Autoexecutoriedade é atributo do ato administrativo, ligado à possibilidade de execução direta pela Administração, e não um princípio com esse conteúdo ético.
- B)autoridade.
Autoridade não é um princípio administrativo com essa definição; a ideia do enunciado não trata de poder hierárquico ou supremacia, mas de conduta ética.
- C)moralidade.
Correta, porque a moralidade exige atuação compatível com o interesse público e com padrões éticos e de boa-fé na Administração.
- D)legalidade.
Legalidade significa agir conforme a lei, mas o enunciado vai além da simples submissão à norma e enfatiza a dimensão ética da conduta.
- E)objetividade.
Objetividade não é o nome clássico do princípio descrito no art. 37 da Constituição e não traduz, de forma técnica, a exigência de ética institucional.
Gabarito: C
Na Administração Pública, os princípios funcionam como o "guia de bolso" do agente público: eles orientam a atuação do Estado e limitam abusos. Entre eles, há um que não se contenta com a mera legalidade formal; ele exige uma conduta correta, íntegra e coerente com o interesse público e com a ética institucional.
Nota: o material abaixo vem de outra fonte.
==> src/rtl/r_result_serializer_pkg.sv <==
// Shared widths and state encoding for the r512 result serializer.
// DATA_WIDTH/MAX_DATA mirror the core-wide defines; WORD_COUNT is derived.
package r_result_serializer_pkg;

  localparam int DATA_WIDTH = 32;
  localparam int MAX_DATA   = 512;
  localparam int WORD_COUNT = MAX_DATA / DATA_WIDTH;

  typedef enum logic {
    IDLE = 1'b0,
    SEND = 1'b1
  } ser_state_t;

endpackage
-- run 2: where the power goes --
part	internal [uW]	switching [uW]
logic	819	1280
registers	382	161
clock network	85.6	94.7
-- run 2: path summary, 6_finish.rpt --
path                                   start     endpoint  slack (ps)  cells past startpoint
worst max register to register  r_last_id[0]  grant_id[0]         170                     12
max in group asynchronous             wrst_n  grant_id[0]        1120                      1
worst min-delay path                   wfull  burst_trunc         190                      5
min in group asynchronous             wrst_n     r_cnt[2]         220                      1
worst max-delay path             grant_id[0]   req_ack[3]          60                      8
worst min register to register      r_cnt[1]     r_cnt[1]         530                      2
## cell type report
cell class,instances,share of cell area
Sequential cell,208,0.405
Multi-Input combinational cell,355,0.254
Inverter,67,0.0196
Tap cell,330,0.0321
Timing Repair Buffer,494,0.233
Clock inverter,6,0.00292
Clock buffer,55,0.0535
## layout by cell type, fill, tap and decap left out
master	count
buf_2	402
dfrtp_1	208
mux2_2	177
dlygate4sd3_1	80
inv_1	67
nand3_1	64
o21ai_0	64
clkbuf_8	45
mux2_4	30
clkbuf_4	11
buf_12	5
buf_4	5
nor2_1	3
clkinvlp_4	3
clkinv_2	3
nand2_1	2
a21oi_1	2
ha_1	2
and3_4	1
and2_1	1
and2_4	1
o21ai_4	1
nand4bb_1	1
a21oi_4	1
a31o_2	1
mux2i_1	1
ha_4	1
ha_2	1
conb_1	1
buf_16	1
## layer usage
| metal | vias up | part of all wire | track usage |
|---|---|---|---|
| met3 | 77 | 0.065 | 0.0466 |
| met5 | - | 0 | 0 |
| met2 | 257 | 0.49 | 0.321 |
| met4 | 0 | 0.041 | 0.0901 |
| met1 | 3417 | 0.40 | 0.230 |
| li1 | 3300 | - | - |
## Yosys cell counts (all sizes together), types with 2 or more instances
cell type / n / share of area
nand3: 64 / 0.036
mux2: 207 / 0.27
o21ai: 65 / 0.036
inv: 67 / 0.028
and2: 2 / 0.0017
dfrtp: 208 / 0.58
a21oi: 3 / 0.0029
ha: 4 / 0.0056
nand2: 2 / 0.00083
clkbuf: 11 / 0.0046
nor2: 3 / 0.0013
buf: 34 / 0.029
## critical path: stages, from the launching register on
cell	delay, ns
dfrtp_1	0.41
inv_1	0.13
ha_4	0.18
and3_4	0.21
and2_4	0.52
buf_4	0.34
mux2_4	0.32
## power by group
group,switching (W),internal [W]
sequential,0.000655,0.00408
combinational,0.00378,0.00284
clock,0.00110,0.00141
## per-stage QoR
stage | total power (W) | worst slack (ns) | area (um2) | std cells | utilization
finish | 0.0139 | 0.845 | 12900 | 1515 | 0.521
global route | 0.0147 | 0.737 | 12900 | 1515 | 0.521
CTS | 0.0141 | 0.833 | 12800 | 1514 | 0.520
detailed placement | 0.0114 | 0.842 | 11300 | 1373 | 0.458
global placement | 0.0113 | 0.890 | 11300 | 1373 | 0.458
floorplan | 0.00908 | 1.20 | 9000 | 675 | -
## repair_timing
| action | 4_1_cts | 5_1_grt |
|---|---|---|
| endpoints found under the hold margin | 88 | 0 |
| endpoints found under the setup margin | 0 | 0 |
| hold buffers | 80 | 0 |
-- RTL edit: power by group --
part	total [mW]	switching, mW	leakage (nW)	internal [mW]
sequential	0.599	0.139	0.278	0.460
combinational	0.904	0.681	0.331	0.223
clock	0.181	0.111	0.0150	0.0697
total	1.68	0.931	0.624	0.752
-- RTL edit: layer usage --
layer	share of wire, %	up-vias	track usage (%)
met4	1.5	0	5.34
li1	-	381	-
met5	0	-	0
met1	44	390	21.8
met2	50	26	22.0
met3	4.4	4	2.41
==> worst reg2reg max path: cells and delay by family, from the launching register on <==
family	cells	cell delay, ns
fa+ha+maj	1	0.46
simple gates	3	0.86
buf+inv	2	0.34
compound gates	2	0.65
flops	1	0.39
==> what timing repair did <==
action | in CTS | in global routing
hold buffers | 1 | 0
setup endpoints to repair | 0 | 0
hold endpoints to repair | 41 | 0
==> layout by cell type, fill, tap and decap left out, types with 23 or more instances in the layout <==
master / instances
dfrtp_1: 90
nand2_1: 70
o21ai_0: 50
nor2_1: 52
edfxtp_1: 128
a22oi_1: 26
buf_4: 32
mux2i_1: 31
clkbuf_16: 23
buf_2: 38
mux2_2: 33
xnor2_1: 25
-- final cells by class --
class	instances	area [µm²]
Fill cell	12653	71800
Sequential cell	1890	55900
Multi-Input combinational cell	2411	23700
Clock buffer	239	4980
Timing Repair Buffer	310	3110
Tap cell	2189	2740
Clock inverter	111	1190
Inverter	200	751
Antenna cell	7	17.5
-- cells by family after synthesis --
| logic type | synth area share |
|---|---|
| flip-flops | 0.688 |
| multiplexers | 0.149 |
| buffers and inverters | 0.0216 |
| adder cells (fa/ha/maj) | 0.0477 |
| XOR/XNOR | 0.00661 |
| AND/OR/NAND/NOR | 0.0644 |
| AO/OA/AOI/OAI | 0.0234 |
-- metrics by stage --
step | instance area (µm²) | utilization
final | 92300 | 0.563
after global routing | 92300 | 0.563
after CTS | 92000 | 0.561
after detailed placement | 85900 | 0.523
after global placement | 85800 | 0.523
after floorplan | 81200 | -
$ cat src/rtl/rr_grant_ctrl_pkg.sv
// arb_pkg: shared types and constants for the 4-way round-robin grant controller
package arb_pkg;
    typedef enum logic {IDLE, GRANT} state_t;
    localparam int NREQ = 4;
    localparam int IDX_W = 2;
    localparam logic [NREQ-1:0] GRANT_NONE = 4'b1111;
endpackage

$ cat src/rtl/rr_grant_ctrl_if.sv
// rr_grant_ctrl_if: request/grant bundle between requesters (master) and arbiter (slave)
interface rr_grant_ctrl_if import arb_pkg::*; #(parameter int CNT_W = 8);
    logic [NREQ-1:0]  req;
    logic [NREQ-1:0]  grant_n;
    logic [IDX_W-1:0] gnt_idx;
    logic             gnt_valid;
    logic [CNT_W-1:0] hold_cnt;
    modport master (output req, input grant_n, gnt_idx, gnt_valid, hold_cnt);
    modport slave (input req, output grant_n, gnt_idx, gnt_valid, hold_cnt);
endinterface

$ cat src/rtl/rr_grant_ctrl_dec.sv
// onehot_low_dec: 2-to-4 active-low decode with enable, all-high when disabled
module onehot_low_dec import arb_pkg::*; (
    input  logic [IDX_W-1:0] idx_i,
    input  logic             en_i,
    output logic [NREQ-1:0]  dec_n_o
);
    assign dec_n_o = en_i ? ~(NREQ'(1) << idx_i) : GRANT_NONE;
endmodule

$ cat src/rtl/rr_grant_ctrl.sv
// rr_grant_ctrl: round-robin arbiter sharing one resource among 4 requesters with hold timeout
module rr_grant_ctrl import arb_pkg::*; #(
    parameter int HOLD_MAX = 8,
    parameter int CNT_W = 8
) (
    input logic           clk,
    input logic           rst,
    rr_grant_ctrl_if.slave bus
);
    localparam logic [CNT_W-1:0] LAST = CNT_W'(HOLD_MAX == 0 ? 0 : HOLD_MAX - 1);
    state_t state_q, state_d;
    logic [IDX_W-1:0] ptr_q, ptr_d, idx_q, idx_d;
    logic valid_q, valid_d;
    logic [CNT_W-1:0] cnt_q, cnt_d;
    logic [NREQ-1:0] grant_n_q, grant_n_d;
    logic [IDX_W:0] pick;
    logic keep;
    // {found, index} of the first request after p, wrapping so p itself is scanned last
    function automatic logic [IDX_W:0] rr_pick(input logic [NREQ-1:0] r, input logic [IDX_W-1:0] p);
        logic [IDX_W-1:0] c;
        rr_pick = '0;
        for (int i = NREQ; i >= 1; i--) begin
            c = p + IDX_W'(i);
            if (r[c]) rr_pick = {1'b1, c};
        end
    endfunction
    always_comb begin
        keep = state_q == GRANT && bus.req[idx_q] && !(HOLD_MAX != 0 && cnt_q == LAST);
        pick = rr_pick(bus.req, state_q == GRANT ? idx_q : ptr_q);
        state_d = state_q;
        ptr_d = ptr_q;
        idx_d = idx_q;
        cnt_d = '0;
        if (keep) cnt_d = cnt_q == '1 ? cnt_q : cnt_q + 1'b1;
        else begin
            ptr_d = state_q == GRANT ? idx_q : ptr_q;
            state_d = pick[IDX_W] ? GRANT : IDLE;
            idx_d = pick[IDX_W] ? pick[IDX_W-1:0] : idx_q;
        end
        valid_d = state_d == GRANT;
    end
    onehot_low_dec u_dec (.idx_i(idx_d), .en_i(valid_d), .dec_n_o(grant_n_d));
    always_ff @(posedge clk) begin
        if (rst) begin
            state_q <= IDLE;
            ptr_q <= 2'b11;
            idx_q <= '0;
            valid_q <= 1'b0;
            cnt_q <= '0;
            grant_n_q <= GRANT_NONE;
        end else begin
            state_q <= state_d;
            ptr_q <= ptr_d;
            idx_q <= idx_d;
            valid_q <= valid_d;
            cnt_q <= cnt_d;
            grant_n_q <= grant_n_d;
        end
    end
    assign bus.grant_n = grant_n_q;
    assign bus.gnt_idx = idx_q;
    assign bus.gnt_valid = valid_q;
    assign bus.hold_cnt = cnt_q;
endmodule

$ cat src/flat_wrapper.sv
// flat-port wrapper written by rule: the top's interface ports become plain ports
module rr_grant_ctrl_flat import arb_pkg::*;
#(
    parameter int HOLD_MAX = 8,
    parameter int CNT_W = 8
)
  (clk, rst, bus_req, bus_grant_n, bus_gnt_idx, bus_gnt_valid, bus_hold_cnt);
  rr_grant_ctrl_if #(.CNT_W(CNT_W)) bus_i ();
  input logic clk;
  input logic rst;
  input wire logic [$bits(bus_i.req)-1:0] bus_req;
  output wire logic [$bits(bus_i.grant_n)-1:0] bus_grant_n;
  output wire logic [$bits(bus_i.gnt_idx)-1:0] bus_gnt_idx;
  output wire logic [$bits(bus_i.gnt_valid)-1:0] bus_gnt_valid;
  output wire logic [$bits(bus_i.hold_cnt)-1:0] bus_hold_cnt;
  assign bus_i.req = bus_req;
  assign bus_grant_n = bus_i.grant_n;
  assign bus_gnt_idx = bus_i.gnt_idx;
  assign bus_gnt_valid = bus_i.gnt_valid;
  assign bus_hold_cnt = bus_i.hold_cnt;
  rr_grant_ctrl #(.HOLD_MAX(HOLD_MAX), .CNT_W(CNT_W)) u_core (.clk(clk), .rst(rst), .bus(bus_i));
endmodule
$ cat config.mk
export PLATFORM = sky130hd
export DESIGN_NAME = rr_grant_ctrl_flat
export DESIGN_NICKNAME = d
export VERILOG_FILES = /design/src/rtl/rr_grant_ctrl_pkg.sv /design/src/rtl/rr_grant_ctrl_if.sv /design/src/rtl/rr_grant_ctrl_dec.sv /design/src/rtl/rr_grant_ctrl.sv /design/src/flat_wrapper.sv
export SDC_FILE = /design/constraint.sdc
export NUM_CORES = 1
export LEC_CHECK = 0
export ABC_AREA = 1
export BUFFER_PORTS_ARGS = -buffer_cell sky130_fd_sc_hd__buf_2
export CAP_MARGIN = 30
export CORE_UTILIZATION = 47
export CTS_CLUSTER_DIAMETER = 120
export DETAILED_ROUTE_END_ITERATION = 10
export PLACE_DENSITY = 0.75
export SYNTH_ARGS = -nofsm -noshare
export SYNTH_HDL_FRONTEND = slang
export SYNTH_SLANG_ARGS = --single-unit
$ cat constraint.sdc
create_clock -name clk -period 2.35 [get_ports clk]
set_input_delay 0.235 -clock clk [delete_from_list [all_inputs] [get_ports clk]]
set_output_delay 0.235 -clock clk [all_outputs]
set_load 0.01 [all_outputs]
# Word-level counts from Yosys, hierarchy flattened
# Index checks and enable logic that the tools add are counted.
totals:
  word_cells: 44
  input_bits: 6
  register_bits: 17
  out_inout_bits: 15
classes:
  add_sub_neg: 4
  muxes: 19
  reduce_logical: 5
  bitwise: 3
  n_eq_ne: 2
  magnitude_cmp: 5
  n_shift: 1
ops:
  columns: ["operator", "n"]
  rows:
  - ["$lt 2x3->1 const B", 5]
  - ["$mux 3", 4]
  - ["$bmux 1 s2", 5]
  - ["$add 8x1->8 const B", 1]
  - ["$eq 8x3->1 const B", 1]
  - ["$eq 8x8->1 const B", 1]
  - ["$mux 1", 7]
  - ["$mux 2", 3]
  - ["$add 2x2->2 const B", 2]
  - ["$not 4->4", 1]
  - ["$reduce_or 2->1", 2]
  - ["$shl 1x2->4 const A", 1]
  - ["$add 2x1->2 const B", 1]
  - ["$logic_and 1x1->1", 2]
  - ["$not 1->1", 2]
  - ["$logic_not 1->1", 1]

# Depth between registers and ports, before layout
# Gate-level depths: netlist of run 1.
depth:
  depth_word: 11
  depth_mapped: 14
  ltp_nobuf: 14

# By module
# Synthesis of run 1 repeated with hierarchy kept, for this count alone.
hier_totals:
  cells_unflattened: 156
  hier_area_um2: 1116.1
modules_own_cells:
  columns: ["mod", "cells_per_inst", "n_inst", "seq_area_each_um2", "area_per_inst_um2"]
  rows:
  - ["rr_grant_ctrl", 149, 1, 340.3, 1086.0]
  - ["onehot_low_dec", 7, 1, 0.0, 30.0]

# Worst setup path after synthesis of run 1
# No wires, ideal clock.
synth_path:
  path_type: "reg2reg"
  from: "reg u_core.cnt_q[0], in the netlist u_core.bus.hold_cnt[0]"
  to: "reg u_core.grant_n_q[2], in the netlist u_core.bus.grant_n[2]"
  stages_incl_launch_ff: 11
  t_required_ns: 2.229
  setup_slack_ns: 0.702
  t_arrival_ns: 1.527
  setup_ns: 0.121
  cell_sequence: "dfxtp_1 ha_1 nand2_1 nor3_2 nand4_1 nand2_2 nand2_2 a21oi_1 nand2_1 nand2_1 nand3_1"
synth_via:
  elab_chain_len: 6
  elab_cells_between_ends: 9
  cone_classes: "eq/ne (1); shift (1); mux (2); bitwise (2); reduce/logical (3)"
synth_rtl:
  columns: ["element", "line_no", "rtl"]
  rows:
  - ["start: declaration", "rr_grant_ctrl.sv:14", "logic [CNT_W-1:0] cnt_q, cnt_d;"]
  - ["start signal: assignment", "rr_grant_ctrl.sv:56", "cnt_q <= cnt_d;"]
  - ["$eq 8x3->1 (*)", "rr_grant_ctrl.sv:28", "keep = state_q == GRANT && bus.req[idx_q] && !(HOLD_MAX != 0 && cnt_q == LAST);"]
  - ["$logic_not 1->1 (*)", "rr_grant_ctrl.sv:28", null]
  - ["$logic_and 1x1->1 (*)", "rr_grant_ctrl.sv:28", null]
  - ["$mux 2 / $mux 1 (equally long branches)", "rr_grant_ctrl.sv:34", "if (keep) cnt_d = cnt_q == '1 ? cnt_q : cnt_q + 1'b1;"]
  - ["$shl 1x2->4 / $not 1->1 (equally long branches)", null, null]
  - ["$not 4->4 / $reduce_or 2->1 (equally long branches)", null, null]
  - ["end signal: assignment", "rr_grant_ctrl.sv:57", "grant_n_q <= grant_n_d;"]
  - ["end: declaration", "rr_grant_ctrl.sv:15", "logic [NREQ-1:0] grant_n_q, grant_n_d;"]
# Every way passes the cells marked *; elsewhere a longest branch is shown, timed or not.
# A chain may end at the register's enable or synchronous reset.

# Final worst setup path of run 1
# Same ends and word-level chain as after synthesis.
É exatamente o princípio da moralidade. Esse princípio está previsto no art. 37, caput, da Constituição Federal, ao lado de legalidade, impessoalidade, publicidade e eficiência. Em prova, é comum ele aparecer ligado à ideia de honestidade administrativa, boa-fé, lealdade e observância de padrões éticos no exercício da função pública. Por isso, quando o enunciado fala em comportamentos compatíveis com o interesse público, voltados aos ideais e valores coletivos segundo a ética institucional, ele está descrevendo a moralidade administrativa. A Administração não pode agir apenas "dentro da lei" de qualquer jeito; a conduta também precisa ser moralmente adequada ao fim público. Doutrina e jurisprudência reforçam isso: o STF reconhece que a moralidade administrativa tem força normativa e pode ser controlada judicialmente, especialmente quando há desvio ético evidente. Então, a resposta correta é a letra C.